Kenji ressaltou o programa Integra Resíduos, que já reúne 344 municípios: “O objetivo é viabilizar a regionalização com apoio técnico e financeiro do Estado, aproveitando a infraestrutura existente e promovendo valorização dos resíduos e inclusão social”. Ele também reforçou a necessidade de acelerar novas soluções diante da redução da vida útil dos aterros, “temos aterros com menos de dois anos de vida útil, o que demanda ação imediata e planejamento regional”.
Encerrando o painel, Ruhan Lima, coordenador de Projetos Ambientais do Tribunal de Contas de Mato Grosso do Sul, relatou a experiência bem-sucedida do estado em reverter o cenário da destinação final.
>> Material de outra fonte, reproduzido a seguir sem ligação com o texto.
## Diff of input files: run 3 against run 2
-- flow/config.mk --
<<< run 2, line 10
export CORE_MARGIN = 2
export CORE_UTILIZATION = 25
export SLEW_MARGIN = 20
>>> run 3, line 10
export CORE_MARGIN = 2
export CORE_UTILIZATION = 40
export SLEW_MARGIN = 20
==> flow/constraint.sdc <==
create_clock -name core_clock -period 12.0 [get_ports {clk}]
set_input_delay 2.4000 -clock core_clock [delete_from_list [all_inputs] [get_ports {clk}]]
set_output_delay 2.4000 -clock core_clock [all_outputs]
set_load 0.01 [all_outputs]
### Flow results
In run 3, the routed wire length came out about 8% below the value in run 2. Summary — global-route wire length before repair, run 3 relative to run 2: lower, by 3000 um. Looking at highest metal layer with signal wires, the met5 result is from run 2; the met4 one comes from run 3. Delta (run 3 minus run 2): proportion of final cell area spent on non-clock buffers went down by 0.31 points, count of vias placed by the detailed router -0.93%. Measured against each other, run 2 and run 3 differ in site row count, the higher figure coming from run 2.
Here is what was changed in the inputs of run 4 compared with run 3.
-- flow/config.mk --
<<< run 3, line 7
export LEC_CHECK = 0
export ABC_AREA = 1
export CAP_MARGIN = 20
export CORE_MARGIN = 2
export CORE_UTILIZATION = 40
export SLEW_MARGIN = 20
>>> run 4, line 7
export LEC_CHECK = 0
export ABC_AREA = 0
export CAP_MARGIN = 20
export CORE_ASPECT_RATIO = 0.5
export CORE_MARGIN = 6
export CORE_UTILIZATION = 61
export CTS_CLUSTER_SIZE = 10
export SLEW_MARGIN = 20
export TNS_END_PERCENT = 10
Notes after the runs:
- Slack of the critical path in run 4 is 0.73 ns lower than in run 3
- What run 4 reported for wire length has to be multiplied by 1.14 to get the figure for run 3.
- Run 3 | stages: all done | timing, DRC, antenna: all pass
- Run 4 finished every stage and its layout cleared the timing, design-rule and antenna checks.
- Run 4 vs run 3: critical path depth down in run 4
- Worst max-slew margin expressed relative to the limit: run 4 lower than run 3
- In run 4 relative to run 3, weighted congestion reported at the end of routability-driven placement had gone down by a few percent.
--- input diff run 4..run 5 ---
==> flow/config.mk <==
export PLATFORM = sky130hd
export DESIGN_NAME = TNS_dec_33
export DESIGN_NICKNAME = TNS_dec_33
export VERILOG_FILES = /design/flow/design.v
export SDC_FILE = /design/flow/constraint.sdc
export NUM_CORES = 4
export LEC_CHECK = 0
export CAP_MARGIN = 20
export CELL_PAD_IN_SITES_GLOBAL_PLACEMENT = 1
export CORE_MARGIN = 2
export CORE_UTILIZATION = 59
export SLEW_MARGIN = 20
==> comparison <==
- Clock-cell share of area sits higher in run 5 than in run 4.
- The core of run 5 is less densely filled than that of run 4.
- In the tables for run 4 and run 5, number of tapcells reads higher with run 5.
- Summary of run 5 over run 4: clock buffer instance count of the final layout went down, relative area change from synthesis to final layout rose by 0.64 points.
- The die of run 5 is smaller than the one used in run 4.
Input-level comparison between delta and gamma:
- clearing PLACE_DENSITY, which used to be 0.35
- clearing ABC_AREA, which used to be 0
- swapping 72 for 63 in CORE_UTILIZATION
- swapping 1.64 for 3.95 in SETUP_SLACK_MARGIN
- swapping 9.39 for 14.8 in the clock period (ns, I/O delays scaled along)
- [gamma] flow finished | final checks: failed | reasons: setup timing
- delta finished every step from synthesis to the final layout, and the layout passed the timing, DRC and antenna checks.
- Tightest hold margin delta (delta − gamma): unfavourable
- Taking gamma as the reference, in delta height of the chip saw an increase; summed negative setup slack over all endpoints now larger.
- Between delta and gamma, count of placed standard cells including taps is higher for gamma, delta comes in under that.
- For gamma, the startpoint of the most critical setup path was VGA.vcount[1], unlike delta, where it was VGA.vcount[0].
## multiply_n_divide_top
module multiply_n_divide_top(clk, reset, a_in, b_in, m_d, start, result, ready);
export LEC_CHECK = 0
export CAP_MARGIN = 20
export CORE_MARGIN = 2
export CORE_UTILIZATION = 70
export CTS_CLUSTER_DIAMETER = 41
export CTS_CLUSTER_SIZE = 37
export MAX_ROUTING_LAYER = met4
export PLACE_DENSITY = 0.65
export SETUP_SLACK_MARGIN = 0.19
export SLEW_MARGIN = 20
create_clock -name core_clock -period 3.54 [get_ports {clk}]
run.sh (not shown) runs the stock make flow with config.mk's settings and CLKGATE_MAP_FILE=.
The baseline failed in global routing (5_1_grt).
Edit:
CORE_UTILIZATION = 66   (was 70)
CTS_CLUSTER_DIAMETER = not set   (was 41)
CTS_CLUSTER_SIZE = not set   (was 37)
MAX_ROUTING_LAYER = not set   (was met4)
PLACE_DENSITY = not set   (was 0.65)
SETUP_SLACK_MARGIN = not set   (was 0.19)
clock period = 2.36 ns   (was 3.54 ns; I/O delays follow)
- The changed run ended with an error in clock tree synthesis (4_1_cts) on DPL-0038
- die area went up by a few percent
- synthesized cell count does not change
- area after synthesis stays the same
Edit:
CORE_UTILIZATION = 40   (was 66)
PLACE_DENSITY_LB_ADDON = 0.14   (was not set)
clock period = 7.02 ns   (was 2.36 ns; I/O delays follow)
The new run finished clean.
Die size is higher by 63%.
Synthesized area does not change.
Synthesized cell count is unchanged.
Edit:
CORE_UTILIZATION = 70   (was 40)
CTS_CLUSTER_SIZE = 37   (was not set)
MAX_ROUTING_LAYER = met4   (was not set)
PLACE_DENSITY_LB_ADDON = not set   (was 0.14)
clock period = 3.54 ns   (was 7.02 ns; I/O delays follow)
Result:
- The changed run ran to the end with violations: negative setup slack
- total power rose by 99%
- worst setup slack got worse by 3.0 ns
- worst hold slack improved by 0.042 ns
- global-route usage rose by 21 points
- wire length rose by about 13%
- sequential power rose by 95%
Edit:
ABC_AREA = 1   (was not set)
CORE_MARGIN = 10   (was 2)
CORE_UTILIZATION = 40   (was 70)
CTS_CLUSTER_SIZE = not set   (was 37)
HOLD_SLACK_MARGIN = 0.26   (was not set)
TNS_END_PERCENT = 45   (was not set)
clock period = 4.5 ns   (was 3.54 ns; I/O delays follow)
With this change the flow completed without violations.
Utilization fell by 44 points.
Hold slack got worse by 0.049 ns.
Non-clock buffer count fell by 126.
Power fell by 19%.
Combinational power fell by 21%.
Setup slack improved by 1.2 ns.
Edit:
CAP_MARGIN = 35   (was 20)
CELL_PAD_IN_SITES_DETAIL_PLACEMENT = 2   (was not set)
CELL_PAD_IN_SITES_GLOBAL_PLACEMENT = 1   (was not set)
GPL_TIMING_DRIVEN = 0   (was not set)
MAX_ROUTING_LAYER = met5   (was met4)
PLACE_DENSITY_LB_ADDON = 0.2   (was not set)
SETUP_SLACK_MARGIN = -0.0   (was not set)
TNS_END_PERCENT = 80   (was 45)
The new run failed in detailed placement (3_5_place_dp), error DPL-0033; die size does not change; synthesized cell count is unchanged; area after synthesis stays the same.

========
== build 56 ==
The RTL this note starts from:
==> flow/design.v <==
module alu(alu_out, multiply_top_in, divide_top_in, multiplicand_or_divider_in, sel);  
    input [64:0] multiply_top_in;  
    input [64:0] divide_top_in;  
    input [64:0] multiplicand_or_divider_in;  
    input sel;  
    output [64:0] alu_out;  
    wire [64:0] sum;  
    wire [64:0] diff;  
    assign sum = multiplicand_or_divider_in + multiply_top_in;
    assign diff = divide_top_in - multiplicand_or_divider_in;
    assign alu_out = sel ? sum : diff;
endmodule
module control(clk, reset, start, m_d, data_in, alu_sel, ready, wr, initial_wr, sh_right, sh_left);  
    input clk, reset, start, m_d;  
    input [1:0] data_in;  
    output ready, wr, initial_wr, sh_right, sh_left, alu_sel;  
    wire ready_check;
    wire wr_check;
    wire initial_wr_check;
    wire sh_right_check;
    wire sh_left_check;
    wire mul_wr;
    wire div_wr;
    reg [1:0] state;
    reg [9:0] counter;
    always @(posedge clk) begin
        if (reset) begin  
            state <= 2'd0;
            counter <= 10'd0;
        end
        else begin  
            case (state)  
                2'b00: begin  
                    if (start == 1) state <= 2'b01;  
                end
                2'b01: begin  
                    counter <= 0;  
                    state <= 2'b10;  
                end
                2'b10: begin  
                    if (counter == 63) state <= 2'b00;  
                    counter <= counter + 1;  
                end
            endcase
        end
    end
    assign alu_sel = m_d;  
    assign mul_wr = data_in[0] && m_d;  
    assign div_wr = !(data_in[1] || m_d);  
    assign wr_check = (state == 2'b10) && (mul_wr || div_wr);  
    assign wr = wr_check ? 1 : 0;  
    assign initial_wr_check = (state == 2'b01);  
    assign initial_wr = initial_wr_check ? 1 : 0;  
    assign sh_right_check = (state == 2'b10) && m_d;  
    assign sh_right = sh_right_check ? 1 : 0;  
    assign sh_left_check = (state == 2'b10) && (!m_d);  
    assign sh_left = sh_left_check ? 1 : 0;  
    assign ready_check = (state == 2'b00);  
    assign ready = ready_check ? 1 : 0;  
endmodule
module multiplicand_n_divider_register(clk, reset, data_in, data_out);
    input [63:0] data_in;  
    input clk, reset;  
    output [63:0] data_out;  
    reg [63:0] mul_div_reg;  
    always @(posedge clk) begin
        if (reset)  
            mul_div_reg <= 64'd0;  
        else 
            mul_div_reg <= data_in;  
    end
    assign data_out = mul_div_reg;
endmodule
==> flow/design.v <==
module fir_filter(
    input               		clk,
    input               		n_rst,
    input  		signed	[7:0] 	din,    
    output reg 	signed 	[7:0] 	dout 
);
localparam signed B0 = -24;
localparam signed B1 = -21;
localparam signed B2 =   0;
localparam signed B3 =  37;
localparam signed B4 =  80;
localparam signed B5 = 114;
localparam signed B6 = 127;
reg signed [7:0] din_d;
reg signed [7:0] din_d1;
reg signed [7:0] din_d2;
reg signed [7:0] din_d3;
reg signed [7:0] din_d4;
reg signed [7:0] din_d5;
reg signed [7:0] din_d6;
reg signed [7:0] din_d7;
reg signed [7:0] din_d8;
reg signed [7:0] din_d9;
reg signed [7:0] din_d10;
reg signed [7:0] din_d11;
reg signed [7:0] din_d12;
wire signed [8:0] sum_w0;
wire signed [8:0] sum_w1;
wire signed [8:0] sum_w2;
wire signed [8:0] sum_w3;
wire signed [8:0] sum_w4;
wire signed [8:0] sum_w5;
wire signed [8:0] sum_w6;
wire signed [16:0] mul_0;
wire signed [16:0] mul_1;
wire signed [16:0] mul_2;
wire signed [16:0] mul_3;
wire signed [16:0] mul_4;
wire signed [16:0] mul_5;
wire signed [16:0] mul_6;
reg signed [16:0] mul_0d;
reg signed [16:0] mul_1d;
reg signed [16:0] mul_2d;
reg signed [16:0] mul_3d;
reg signed [16:0] mul_4d;
reg signed [16:0] mul_5d;
reg signed [16:0] mul_6d;
wire signed [17:0] sum_w00;
wire signed [17:0] sum_w01;
wire signed [17:0] sum_w02;
wire signed [17:0] sum_w03;
reg signed [17:0] sum_w00d;
reg signed [17:0] sum_w01d;
reg signed [17:0] sum_w02d;
reg signed [17:0] sum_w03d;
wire signed [18:0] sum_w000;
wire signed [18:0] sum_w001;
wire signed [19:0] sum_all;
wire signed [7:0] sum_finish;
always @(posedge clk or negedge n_rst) begin
	if (!n_rst) begin 
		din_d <= 8'h0;
	end
	else begin 
		din_d <= din;
	end
end
always @(posedge clk or negedge n_rst) begin
    if (!n_rst) begin 
        dout <= 8'sd0;
	end
    else begin 
        dout <= sum_finish;
	end
end
always @(posedge clk or negedge n_rst) begin
    if (!n_rst) begin
        din_d1  <= 8'sd0; 
        din_d2  <= 8'sd0; 
        din_d3  <= 8'sd0; 
        din_d4  <= 8'sd0;
        din_d5  <= 8'sd0; 
        din_d6  <= 8'sd0; 
        din_d7  <= 8'sd0; 
        din_d8  <= 8'sd0;
        din_d9  <= 8'sd0; 
        din_d10 <= 8'sd0; 
        din_d11 <= 8'sd0; 
        din_d12 <= 8'sd0;
    end else begin
        din_d1  <= din_d;
        din_d2  <= din_d1;
        din_d3  <= din_d2;
        din_d4  <= din_d3;
        din_d5  <= din_d4;
        din_d6  <= din_d5;
        din_d7  <= din_d6;
        din_d8  <= din_d7;
        din_d9  <= din_d8;
        din_d10 <= din_d9;
        din_d11 <= din_d10;
        din_d12 <= din_d11;
    end
end
assign sum_w0 = $signed(din_d) + $signed(din_d12);
assign sum_w1 = $signed(din_d1) + $signed(din_d11);
assign sum_w2 = $signed(din_d2) + $signed(din_d10);
assign sum_w3 = $signed(din_d3) + $signed(din_d9);
assign sum_w4 = $signed(din_d4) + $signed(din_d8);
assign sum_w5 = $signed(din_d5) + $signed(din_d7);
assign sum_w6 = {din_d6[7], din_d6};   
assign mul_0 = $signed(B0) * $signed(sum_w0);
assign mul_1 = $signed(B1) * $signed(sum_w1);
assign mul_2 = $signed(B2) * $signed(sum_w2);
assign mul_3 = $signed(B3) * $signed(sum_w3);
assign mul_4 = $signed(B4) * $signed(sum_w4);
assign mul_5 = $signed(B5) * $signed(sum_w5);
assign mul_6 = $signed(B6) * $signed(sum_w6);
always @(posedge clk or negedge n_rst) begin
    if (!n_rst) begin 
        mul_0d <= 17'sd0;
        mul_1d <= 17'sd0;
        mul_2d <= 17'sd0;
        mul_3d <= 17'sd0;
        mul_4d <= 17'sd0;
        mul_5d <= 17'sd0;
        mul_6d <= 17'sd0;
    end 
	else begin 
        mul_0d <= mul_0;
        mul_1d <= mul_1;
        mul_2d <= mul_2;
        mul_3d <= mul_3;
        mul_4d <= mul_4;
        mul_5d <= mul_5;
        mul_6d <= mul_6;
    end
end
assign sum_w00 = $signed(mul_0d) + $signed(mul_1d); 
assign sum_w01 = $signed(mul_2d) + $signed(mul_3d); 
assign sum_w02 = $signed(mul_4d) + $signed(mul_5d);
assign sum_w03 = $signed(mul_6d);
always @(posedge clk or negedge n_rst) begin
    if (!n_rst) begin
        sum_w00d <= 18'sd0;
        sum_w01d <= 18'sd0;
        sum_w02d <= 18'sd0;
        sum_w03d <= 18'sd0;
    end 
	else begin
        sum_w00d <= sum_w00;
        sum_w01d <= sum_w01;
        sum_w02d <= sum_w02;
        sum_w03d <= sum_w03;
    end
end
assign sum_w000 = $signed(sum_w00d) + $signed(sum_w01d); 
assign sum_w001 = $signed(sum_w02d) + $signed(sum_w03d);
assign sum_all = $signed(sum_w000) + $signed(sum_w001);
assign sum_finish =	((sum_all[19]) && (sum_all[18:16] != 3'b111))? 8'h81 : 
 					((!sum_all[19]) && (sum_all[18:16] != 3'b000))? 8'h7F : sum_all[16:9];
endmodule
Segundo ele, “em cinco anos, conseguimos inverter o pêndulo: antes, 80% dos resíduos iam para disposição inadequada; hoje, 80% estão em locais adequados”. Ruhan afirmou que o avanço ocorreu mesmo sem consórcios formalizados, graças à atuação articulada entre municípios, governo estadual e órgãos de controle. “O importante é organizar o sistema e oferecer apoio técnico contínuo para que as soluções se consolidem.”
A mediação de Fabrício Soler destacou a convergência entre os estados e a necessidade de cooperação federativa para ampliar resultados.
Nas considerações finais, o assessor da Diretoria de Gestão Corporativa e Sustentabilidade da Cetesb, Anselmo Guimarães, destacou a importância da continuidade do diálogo iniciado neste evento.
Ele reforçou que o encerramento presencial não representa o fim das discussões. “Esperamos que o evento tenha cumprido seus objetivos, mas vamos prosseguir com esse trabalho, com essa mobilização”.
Informou ainda que posteriormente será consolidado um documento final, no formato de Resumo Executivo, contendo o registro das contribuições e propostas, que servirá de memória do evento, para inspirar novas oportunidades.